The task: In the entries below, identify every line with the string "read" and copy it.

-------- Supplied information

==> src/shared/tccio_pkg.sv <==
// shared constants, types and helpers of the capture/compare i/o select block
package tccio_pkg;
  // ------------------------------------------------------------
  // widths and counts
  // ------------------------------------------------------------
  localparam int ADDR_W = 6;
  localparam int DATA_W = 16;
  localparam int CNT_W = 16;
  localparam int IOCTL_W = 8;
  localparam int FIELD_W = 4;
  localparam int NUM_CH = 2;
  localparam int NUM_UNIT = 4;
  // ------------------------------------------------------------
  // register byte addresses
  // ------------------------------------------------------------
  localparam logic [ADDR_W-1:0] ADR_IOCTL1 = 6'h00;
  localparam logic [ADDR_W-1:0] ADR_IOCTL2 = 6'h04;
  localparam logic [ADDR_W-1:0] ADR_RUN = 6'h08;
  localparam logic [ADDR_W-1:0] ADR_STATUS = 6'h0C;
  localparam logic [ADDR_W-1:0] ADR_MASK = 6'h10;
  localparam logic [ADDR_W-1:0] ADR_CNT1 = 6'h14;
  localparam logic [ADDR_W-1:0] ADR_GRA1 = 6'h18;
  localparam logic [ADDR_W-1:0] ADR_GRB1 = 6'h1C;
  localparam logic [ADDR_W-1:0] ADR_CNT2 = 6'h20;
  localparam logic [ADDR_W-1:0] ADR_GRA2 = 6'h24;
  localparam logic [ADDR_W-1:0] ADR_GRB2 = 6'h28;
  // ------------------------------------------------------------
  // reset values and field positions
  // ------------------------------------------------------------
  localparam logic [IOCTL_W-1:0] IOCTL_RST = 8'h00;
  localparam logic [CNT_W-1:0] CNT_RST = 16'h0000;
  localparam logic [CNT_W-1:0] CNT_ONE = 16'h0001;
  localparam logic [CNT_W-1:0] GR_RST = 16'hFFFF;
  localparam logic [NUM_CH-1:0] RUN_RST = 2'h0;
  localparam logic [NUM_UNIT-1:0] FLAG_RST = 4'h0;
  localparam logic [DATA_W-1:0] RD_IDLE = 16'h0000;
  localparam int FLD_A_LSB = 0;
  localparam int FLD_B_LSB = 4;
  // compare action; in capture mode 00 rising, 01 falling, 1x both edges
  typedef enum logic [1:0] {
    ACT_OFF = 2'b00,
    ACT_LOW = 2'b01,
    ACT_HIGH = 2'b10,
    ACT_TOGGLE = 2'b11
  } tccio_action_e;
  // one 4-bit function field: bit3 capture, bit2 initial level, bits1:0 action
  typedef struct packed {
    logic capture;
    logic init_high;
    tccio_action_e action;
  } tccio_field_s;
  // drive side of a two-way timer pin
  typedef struct packed {
    logic drive;
    logic enable;
  } tccio_pin_s;
  // pick the field of register a (lower) or b (upper)
  function automatic tccio_field_s field_of(input logic [IOCTL_W-1:0] ioctl,
                                            input logic upper);
    field_of = upper ? tccio_field_s'(ioctl[FLD_B_LSB +: FIELD_W])
                     : tccio_field_s'(ioctl[FLD_A_LSB +: FIELD_W]);
  endfunction
  // zero-extend a narrow register to the read bus
  function automatic logic [DATA_W-1:0] widen(input logic [IOCTL_W-1:0] v);
    widen = {{(DATA_W-IOCTL_W){1'b0}}, v};
  endfunction
endpackage

==> src/verilog/tccio_gr_unit.sv <==
// one general register with its pin: compare output or edge capture
`timescale 1ns/1ps
module tccio_gr_unit
  import tccio_pkg::*;
#(
  parameter bit OUT_ALLOWED = 1'b1
) (
  input wire logic mclk_i,
  input wire logic rst_n_i,
  input wire tccio_field_s field_i,
  input wire logic run_i,
  input wire logic [CNT_W-1:0] count_i,
  input wire logic pin_raw_i,
  input wire logic gr_we_i,
  input wire logic [CNT_W-1:0] gr_wdata_i,
  output logic [CNT_W-1:0] gr_o,
  output tccio_pin_s pin_o,
  output logic event_o
);
  logic sync1_reg, sync2_reg, sync3_reg, level_reg;
  logic agree, rise, fall, cap_hit, match;

  // ------------------------------------------------------------
  // pin synchroniser and edge detection
  // ------------------------------------------------------------
  // three stages; a new level counts once stage two and three agree on it
  always_ff @(posedge mclk_i or negedge rst_n_i) begin
    if (!rst_n_i) begin
      sync1_reg <= 1'b0;
      sync2_reg <= 1'b0;
      sync3_reg <= 1'b0;
    end else begin
      sync1_reg <= pin_raw_i;
      sync2_reg <= sync1_reg;
      sync3_reg <= sync2_reg;
    end
  end

  // accepted pin level; a one-cycle glitch never reaches it
  always_ff @(posedge mclk_i or negedge rst_n_i) begin
    if (!rst_n_i) begin
      level_reg <= 1'b0;
    end else if (agree) begin
      level_reg <= sync3_reg;
    end
  end

  assign agree = (sync2_reg == sync3_reg);
  assign rise = agree & sync3_reg & ~level_reg;
  assign fall = agree & ~sync3_reg & level_reg;
  // bit2 plays no part in capture, source is always this unit's own pin
  assign cap_hit = field_i.capture & (field_i.action[1] ? (rise | fall) :
                   field_i.action[0] ? fall : rise);
  assign match = ~field_i.capture & run_i & (count_i == gr_o);
  assign event_o = cap_hit | match;

  // ------------------------------------------------------------
  // general register: capture wins over a software write
  // ------------------------------------------------------------
  always_ff @(posedge mclk_i or negedge rst_n_i) begin
    if (!rst_n_i) begin
      gr_o <= GR_RST;
    end else if (cap_hit) begin
      gr_o <= count_i;
    end else if (gr_we_i) begin
      gr_o <= gr_wdata_i;
    end
  end

  // ------------------------------------------------------------
  // compare output pin
  // ------------------------------------------------------------
  always_ff @(posedge mclk_i or negedge rst_n_i) begin
    if (!rst_n_i) begin
      pin_o <= '0;
    end else begin
      pin_o.enable <= OUT_ALLOWED & ~field_i.capture & (field_i.action != ACT_OFF);
      if (!run_i) begin
        pin_o.drive <= field_i.init_high;
      end else if (match) begin
        unique case (field_i.action)
          ACT_LOW: pin_o.drive <= 1'b0;
          ACT_HIGH: pin_o.drive <= 1'b1;
          ACT_TOGGLE: pin_o.drive <= ~pin_o.drive;
          ACT_OFF: pin_o.drive <= pin_o.drive;
        endcase
      end
    end
  end

  logic rise_mode;
  assign rise_mode = field_i.capture & (field_i.action == ACT_OFF);
endmodule

==> src/verilog/tccio_top.sv <==
// timer capture/compare i/o select: two channels, registers a and b each
`timescale 1ns/1ps
module tccio_top
  import tccio_pkg::*;
(
  input wire logic mclk_i,
  input wire logic rst_n_i,
  input wire logic [ADDR_W-1:0] addr_i,
  input wire logic [DATA_W-1:0] wr_data_i,
  input wire logic wr_i,
  input wire logic rd_i,
  output logic [DATA_W-1:0] rd_data_o,
  output logic irq_o,
  input wire logic ch1_pin_a_i,
  input wire logic ch1_pin_b_i,
  input wire logic ch2_pin_a_i,
  input wire logic ch2_pin_b_i,
  output tccio_pin_s ch1_pin_a_o,
  output tccio_pin_s ch1_pin_b_o,
  output tccio_pin_s ch2_pin_a_o,
  output tccio_pin_s ch2_pin_b_o
);

  // ------------------------------------------------------------
  // register state
  // ------------------------------------------------------------
  logic [IOCTL_W-1:0] ioctl_reg [NUM_CH];
  logic [NUM_CH-1:0] run_reg;
  logic [CNT_W-1:0] cnt_reg [NUM_CH];
  logic [NUM_UNIT-1:0] flag_reg;
  logic [NUM_UNIT-1:0] mask_reg;
  logic [NUM_UNIT-1:0] flag_next;
  logic [NUM_UNIT-1:0] mask_next;
  logic [DATA_W-1:0] rd_next;

  // unit index: 0 ch1 a, 1 ch1 b, 2 ch2 a, 3 ch2 b
  logic [NUM_UNIT-1:0] pin_raw;
  logic [NUM_UNIT-1:0] gr_we;
  logic [NUM_UNIT-1:0] event_w;
  logic [CNT_W-1:0] gr_w [NUM_UNIT];
  tccio_pin_s pin_w [NUM_UNIT];
  logic [ADDR_W-1:0] gr_addr [NUM_UNIT];
  logic [ADDR_W-1:0] ioctl_addr [NUM_CH];
  logic [ADDR_W-1:0] cnt_addr [NUM_CH];

  // ------------------------------------------------------------
  // address tables per channel and unit
  // ------------------------------------------------------------
  assign ioctl_addr[0] = ADR_IOCTL1;
  assign ioctl_addr[1] = ADR_IOCTL2;
  assign cnt_addr[0] = ADR_CNT1;
  assign cnt_addr[1] = ADR_CNT2;
  assign gr_addr[0] = ADR_GRA1;
  assign gr_addr[1] = ADR_GRB1;
  assign gr_addr[2] = ADR_GRA2;
  assign gr_addr[3] = ADR_GRB2;

  // raw pin levels into the units
  assign pin_raw[0] = ch1_pin_a_i;
  assign pin_raw[1] = ch1_pin_b_i;
  assign pin_raw[2] = ch2_pin_a_i;
  assign pin_raw[3] = ch2_pin_b_i;

  // ------------------------------------------------------------
  // i/o control registers
  // ------------------------------------------------------------
  // both fields are plain read/write bits, cleared by reset
  always_ff @(posedge mclk_i or negedge rst_n_i) begin
    if (!rst_n_i) begin
      ioctl_reg[0] <= IOCTL_RST;
      ioctl_reg[1] <= IOCTL_RST;
    end else begin
      for (int c = 0; c < NUM_CH; c++) begin
        if (wr_i && addr_i == ioctl_addr[c]) begin
          ioctl_reg[c] <= wr_data_i[IOCTL_W-1:0];
        end
      end
    end
  end

  // ------------------------------------------------------------
  // counter run bits
  // ------------------------------------------------------------
  // bit 0 runs channel 1, bit 1 runs channel 2
  always_ff @(posedge mclk_i or negedge rst_n_i) begin
    if (!rst_n_i) begin
      run_reg <= RUN_RST;
    end else if (wr_i && addr_i == ADR_RUN) begin
      run_reg <= wr_data_i[NUM_CH-1:0];
    end
  end

  // ------------------------------------------------------------
  // channel counters
  // ------------------------------------------------------------
  // a software write wins over the count step
  always_ff @(posedge mclk_i or negedge rst_n_i) begin
    if (!rst_n_i) begin
      cnt_reg[0] <= CNT_RST;
      cnt_reg[1] <= CNT_RST;
    end else begin
      for (int c = 0; c < NUM_CH; c++) begin
        if (wr_i && addr_i == cnt_addr[c]) begin
          cnt_reg[c] <= wr_data_i[CNT_W-1:0];
        end else if (run_reg[c]) begin
          cnt_reg[c] <= CNT_W'(cnt_reg[c] + CNT_ONE);
        end
      end
    end
  end

  // ------------------------------------------------------------
  // general register units
  // ------------------------------------------------------------
  // b units never drive their pin: compare codes there only set the flag, capture codes still capture
  for (genvar u = 0; u < NUM_UNIT; u++) begin : g_unit
    assign gr_we[u] = wr_i && (addr_i == gr_addr[u]);
    tccio_gr_unit #(
      .OUT_ALLOWED((u % 2) == 0)
    ) u_gr (
      .mclk_i(mclk_i),
      .rst_n_i(rst_n_i),
      .field_i(field_of(ioctl_reg[u / 2], (u % 2) == 1)),
      .run_i(run_reg[u / 2]),
      .count_i(cnt_reg[u / 2]),
      .pin_raw_i(pin_raw[u]),
      .gr_we_i(gr_we[u]),
      .gr_wdata_i(wr_data_i[CNT_W-1:0]),
      .gr_o(gr_w[u]),
      .pin_o(pin_w[u]),
      .event_o(event_w[u])
    );
  end

  // pin drives come straight from the unit flip-flops
  assign ch1_pin_a_o = pin_w[0];
  assign ch1_pin_b_o = pin_w[1];
  assign ch2_pin_a_o = pin_w[2];
  assign ch2_pin_b_o = pin_w[3];

  // ------------------------------------------------------------
  // event flags and interrupt
  // ------------------------------------------------------------
  // write one to clear; a new event in the same cycle keeps its bit set
  always_comb begin
    flag_next = flag_reg;
    mask_next = mask_reg;
    if (wr_i && addr_i == ADR_STATUS) begin
      flag_next = flag_reg & ~wr_data_i[NUM_UNIT-1:0];
    end
    if (wr_i && addr_i == ADR_MASK) begin
      mask_next = wr_data_i[NUM_UNIT-1:0];
    end
    flag_next = flag_next | event_w;
  end

  // flags, mask and the level interrupt
  always_ff @(posedge mclk_i or negedge rst_n_i) begin
    if (!rst_n_i) begin
      flag_reg <= FLAG_RST;
      mask_reg <= FLAG_RST;
      irq_o <= 1'b0;
    end else begin
      flag_reg <= flag_next;
      mask_reg <= mask_next;
      irq_o <= |(flag_next & mask_next);
    end
  end

  // ------------------------------------------------------------
  // read path
  // ------------------------------------------------------------
  // unmapped addresses read as zero
  always_comb begin
    rd_next = RD_IDLE;
    unique case (addr_i)
      ADR_IOCTL1: rd_next = widen(ioctl_reg[0]);
      ADR_IOCTL2: rd_next = widen(ioctl_reg[1]);
      ADR_RUN: rd_next = widen({{(IOCTL_W-NUM_CH){1'b0}}, run_reg});
      ADR_STATUS: rd_next = widen({{(IOCTL_W-NUM_UNIT){1'b0}}, flag_reg});
      ADR_MASK: rd_next = widen({{(IOCTL_W-NUM_UNIT){1'b0}}, mask_reg});
      ADR_CNT1: rd_next = cnt_reg[0];
      ADR_GRA1: rd_next = gr_w[0];
      ADR_GRB1: rd_next = gr_w[1];
      ADR_CNT2: rd_next = cnt_reg[1];
      ADR_GRA2: rd_next = gr_w[2];
      ADR_GRB2: rd_next = gr_w[3];
      default: rd_next = RD_IDLE;
    endcase
  end

  // read data stand for exactly the cycle after the strobe
  always_ff @(posedge mclk_i or negedge rst_n_i) begin
    if (!rst_n_i) begin
      rd_data_o <= RD_IDLE;
    end else if (rd_i) begin
      rd_data_o <= rd_next;
    end else begin
      rd_data_o <= RD_IDLE;
    end
  end
endmodule
==> config.mk <==
export PLATFORM = sky130hd
export DESIGN_NAME = tccio_top
export DESIGN_NICKNAME = d
export VERILOG_FILES = /design/src/shared/tccio_pkg.sv /design/src/verilog/tccio_gr_unit.sv /design/src/verilog/tccio_top.sv
export SDC_FILE = /design/constraint.sdc
export NUM_CORES = 1
export LEC_CHECK = 0
export BUFFER_PORTS_ARGS = -buffer_cell sky130_fd_sc_hd__buf_2
export CORE_AREA = 2 2 160 240
export CTS_CLUSTER_SIZE = 30
export DETAILED_ROUTE_END_ITERATION = 6
export DIE_AREA = 0 0 162 242
export PLACE_DENSITY = 0.39
export SYNTH_ARGS = -nofsm -noshare
export SYNTH_HDL_FRONTEND = slang
export SYNTH_SLANG_ARGS = --single-unit
==> constraint.sdc <==
create_clock -name mclk_i -period 2.81 [get_ports mclk_i]
set_clock_uncertainty 0.15 [all_clocks]
set_input_delay 0.843 -clock mclk_i [delete_from_list [all_inputs] [get_ports mclk_i]]
set_output_delay 0.843 -clock mclk_i [all_outputs]
set_load 0.02 [all_outputs]
==> qor.yml, run 1 <==
status:
  status: "finished, final reports clean"
synth:
  synthMuxAreaShare_pct: 13.9
  synth_compound_area_share_pct: 12.7
  synth.avg_cell_area_sq_um: 9.54
  synth_edf_count: 0
  yosys.area_share.simple_pct: 13.4
  synth_area_sq_mm: 0.00918
  syn-instance-count: 962
  synth_commonest_cells: "113 x nor2_1, 97 x dfrtp_1, 89 x a21oi_1"
  yosysMostFrequentCell: "nor2_1"
  synth_xor_area_share_pct: 8.97
  ys_ff_latch: 161
  async_flop_share_pct: 100
  synth_ff_type: "dfrtp_1"
  yosysTopAreaCell: "dfrtp_1"
  synth_top_family_by_area: "multiplexers"
  ys_types: 52
  yosysTopAreaCellShare_pct: 26.5
  yosysWarningCount: 0
  synth.area.top_cells: "dfrtp_1 26%, dfstp_2 18%, mux2i_1 9.3%, a21oi_1 4.9%, xor2_1 4.8%"
  synth_fa_ha_area_share_pct: 1.36
  ys_seq_area_share_pct: 44.8
grt:
  top_usage_layer: "met2"
  grt.total_usage_pct: 16.4
  grt_use_met2_pct: 28.1
  grt_first_pass_wirelength_mm: 47.7
  gr-usage-met3_pct: 2.19
  grtUsageMet1_pct: 20.0
  antenna_found_initial: 0
  grt_pass1_vias: 7407
  overflow: 0
  grt_max_degree: 70
detailed_routing:
  vias: 6920
  drtAntennaViolNets: 0
  drt-wirelength-per-cell_um: 20.6
  first_pass_iters: 4
  drc_errors: 0
  dr.first_iter.drc_count: 286
  vias_per_cell: 4.60
  totalWireLength_mm: 31.0
sta:
  post-route-min-period_ns: 2.34
  tns_ns: 0
  setup_viol: 0
  min_period_over_period_pct: 83.4
  rsz0062_at_grt: "no"
  fin_ws_ns: 0.466
  hold_violations: 0
  worst-slew-pin-transition_ns: 0.607
  fmax_mhz: 427
  relSlewSlack_pct: 59.5
  slew_violations: 0
clock_tree:
  cts_made_buffers: 17
  cts.sinks: 161
  clk_pin_slew_worst_paths_ns: 0.07
  clk_latency_ns: 0.45
  cts_resized: 0
  postCtsSetupBuffers: 0
  cts_max_path_buffers: 2
  hold_buffers: 0
  tritoncts: "yes"
  htree_levels: 4
  cts-root-buf: "clkbuf_16"
final_layout:
  largest_reg_flops: 64
  fillers: 4006
  drive_gt1_share_pct: 23.9
  nets: 1043
  multi_input_area_sq_mm: 0.00462
  antenna_cells: 0
  ff_latch_area_sq_mm: 0.00411
  instances_no_fill: 1504
  syn2layout_area_growth_pct: 17.5
critical_path:
  path_cells: "buf_2, nor4_2, nand4_1, o21ai_0, a21boi_0, a2111oi_2, nand3_1"
  worst-path-max-fanout: 4
  slowest_stage: "o21ai_0"
  arrival_ns: 2.52
  critPathLaunchType: "input port"
  crit_required_ns: 2.98
  cpLargestDelayFamily: "compound AO/OA/AOI/OAI gates"
  end_kind: "flip-flop"
  worstPathBufferInverterCount: 1
  worst-setup-path-type: "in -> reg"
  max_stage_delay_ns: 0.36
die:
  ioPinCount: 55
  chipWidth_um: 162
  die_area_sq_mm: 0.0392
  start_util_pct: 24.6
  die_y_um: 242
  core_sq_mm: 0.0372
  rows: 87
placed_design:
  gp_congestion: 0.830
  dp_cells: 1473
  dpl_worst_slack_ns: 0.00678
  numPortBuffers: 52
  dpl.hpwl_mm: 22.4
power_and_ir_drop:
  p_total_mw: 9.88
  seq_power_share_pct: 44.9
  clockPowerShare_pct: 24.0
  p_int_mw: 6.18
  p_leak_nw: 4.32
  powerDensity_mw_per_mm2: 916
  ir_drop_v: 0.000364
  power.share.switching_pct: 37.4
  comb_power_share_pct: 31.1
  p_switching_mw: 3.69
hold_path:
  hold_path.class: "reg -> reg"
job:
  maxCapViolCount: 0
-- placed cells by master, fill, tap and decap left out, types with 3 or more instances in the layout --
| master | n |
|---|---|
| buf_12 | 9 |
| a21oi_1 | 89 |
| clkinvlp_4 | 5 |
| o21ai_0 | 49 |
| o211ai_1 | 3 |
| buf_4 | 44 |
| dfrtp_1 | 97 |
| nor2b_1 | 7 |
| mux2i_1 | 85 |
| nor2_1 | 113 |
| nor4_2 | 3 |
| inv_1 | 25 |
| buf_2 | 51 |
| xnor2_1 | 44 |
| mux2_2 | 32 |
| a21o_1 | 3 |
| dfstp_2 | 64 |
| nand2_1 | 77 |
| a22oi_1 | 19 |
| a31oi_1 | 4 |
| and3_1 | 10 |
| nor3_1 | 9 |
| nand4_1 | 15 |
| clkbuf_16 | 17 |
| nand3_1 | 17 |
| nor4_1 | 8 |
| a22o_1 | 16 |
| ha_1 | 10 |
| xor2_1 | 50 |
-- routing by layer --
layer	vias up	share of wire (%)
li1	3383	-
met1	3373	42
met2	121	51
met3	43	2.3
met4	0	4.4
met5	-	0
-- worst reg2reg max path, stage by stage, from the launching register on --
cell and delay [ns]:
dfrtp_1 0.48, xor2_1 0.21, nor4_1 0.40, nand3_1 0.18
nor4_1 0.24, buf_4 0.21, nand3_1 0.08, a31o_1 0.22
-- logic make-up after synthesis --
kind of cell	count (synthesis)
AOI/OAI and AO/OA	197
and+or+nand+nor	270
xor gates and xnor gates	94
adders and majority gates	10
muxes	120
DFF	161
buffers and inverters	109
other	1
-- power groups by stage --
stage	clock, mW	combinational (mW)	sequential [mW]
3_5_place_dp	0	3.09	4.50
2_1_floorplan	0	2.66	3.82
3_3_place_gp	0	3.07	4.50
5_1_grt	2.52	3.42	4.61
4_1_cts	2.46	3.11	4.46
6_report	2.37	3.07	4.44
-- cell type report --
cell class	instances	area share [%]
sequential	161	38.1
tap	489	5.67
inverter	25	0.870
clock buffer	19	4.01
multi-input combinational	693	42.9
clock inverter	12	1.26
timing repair buffer	105	7.20
-- worst paths after layout --
path,depth (start not counted),start,end,slack [ns]
max reg2reg,7,cnt_reg[13],g_unit[3].u_gr.pin_o[1],0.53
min,0,g_unit[2].u_gr.sync1_reg,g_unit[2].u_gr.sync2_reg,0.20
max in group asynchronous,2,rst_n_i,cnt_reg[10],1.72
max,7,addr_i[1],irq_o,0.47
min reg2reg,0,g_unit[2].u_gr.sync1_reg,g_unit[2].u_gr.sync2_reg,0.20
min in group asynchronous,2,rst_n_i,g_unit[0].u_gr.level_reg,0.21
-- metrics by stage --
stage          utilization, %  hold slack, ns  cell area (sq um)
2_1_floorplan               -           0.181               9180
3_3_place_gp             27.4           0.186              10200
3_5_place_dp             27.4           0.186              10200
4_1_cts                  29.0           0.204              10800
5_1_grt                  29.0           0.203              10800
6_report                 29.0           0.202              10800
Note: power is estimated with default switching activity, not from simulation.
==> run 2, diff against run 1 <==
Settings changed: PLACE_DENSITY 0.39 to 0.41.
Clock period 2.81 ns to 1.9 ns, I/O delays scaled along.
==> qor.yml, run 2 (synthesized netlist as in run 1, its figures left out) <==
status:
  status: "complete, but fails checks"
  violations: "setup timing"
sta:
  setup_viol: 7
  post-route-min-period_ns: 2.09
  min_period_over_period_pct: 110
  fmax_mhz: 477
  rsz0062_at_grt: "yes"
  hold_ws_ns: 0.0659
  slew_violations: 0
  fin_ws_ns: -0.195
  hold_violations: 0
  tns_ns: -0.878
hold_path:
  hold_path.class: "in -> reg"
  hold_start: "ch1_pin_b_i"
critical_path:
  end_kind: "flip-flop"
  crit_start: "g_unit[2].u_gr.gr_o[10]"
  rr_startpoint: "g_unit[2].u_gr.gr_o[10]"
  arrival_ns: 2.34
  crit_required_ns: 2.14
  worst-path-max-fanout: 3
  critPathLaunchType: "flip-flop"
  worst-setup-path-type: "reg -> reg"
power_and_ir_drop:
  p_int_mw: 10.6
  seq_power_share_pct: 36.2
  power.share.switching_pct: 37.4
  comb_power_share_pct: 43.0
  p_leak_nw: 5.20
  p_switching_mw: 6.31
  powerDensity_mw_per_mm2: 1350
  ir_drop_v: 0.000570
  clockPowerShare_pct: 20.8
grt:
  grt.total_usage_pct: 16.7
  antenna_found_initial: 0
  grt_first_pass_wirelength_mm: 48.7
  grt_max_degree: 44
  overflow: 0
  grt_pass1_vias: 7823
placed_design:
  dpl.hpwl_mm: 24.2
  dp_cells: 1608
  gp_congestion: 0.849
  numPortBuffers: 52
  dpl_worst_slack_ns: -0.620
clock_tree:
  cts.sinks: 161
  cts_made_buffers: 17
  cts-root-buf: "clkbuf_16"
  tritoncts: "yes"
  cts_max_path_buffers: 2
  clk_latency_ns: 0.45
  clk_pin_slew_worst_paths_ns: 0.07
  htree_levels: 4
final_layout:
  largest_reg_flops: 64
  fillers: 3884
  antenna_cells: 0
  finish.utilization_pct: 33.5
  drive_gt1_share_pct: 38.6
  nets: 1198
  syn2layout_area_growth_pct: 35.8
  instances_no_fill: 1660
  layout_common_cells: "181 x buf_4, 106 x nor2_1, 96 x dfrtp_1"
  layout_commonest_cell: "buf_4"
detailed_routing:
  dr.first_iter.drc_count: 339
  drtAntennaViolNets: 0
  totalWireLength_mm: 32.1
  vias: 7521
  drt-wirelength-per-cell_um: 19.3
  first_pass_iters: 4
  vias_per_cell: 4.53
  drc_errors: 0
die:
  start_util_pct: 24.6
  ioPinCount: 55
  rows: 87
  chipWidth_um: 162
  core_sq_mm: 0.0372
  die_area_sq_mm: 0.0392
  die_y_um: 242
job:
  maxCapViolCount: 0
-- run 2: cell types whose count changed in the layout (fill, tap and decap cells not counted), moves of 5 or more --
cell / delta
buf_12: +6
buf_6: +10
nor3_1: -7
nand3_1: -8
nor4_4: +5
nor4_1: -7
xor2_1: -5
inv_6: +5
buf_4: +137
nor2_1: -7
-- run 2: layout make-up --
class	count	area, sq um	area share (%)
flip-flops and latches	161	4110	33.0
multi-input cells	693	5010	40.2
repair buffers	260	2050	16.5
clock buffers	19	443	3.55
well taps	489	612	4.91
inverters	25	93.8	0.753
clock inverters	13	139	1.11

----------------

Output:
  // zero-extend a narrow register to the read bus
  // both fields are plain read/write bits, cleared by reset
  // read path
  // unmapped addresses read as zero
  // read data stand for exactly the cycle after the strobe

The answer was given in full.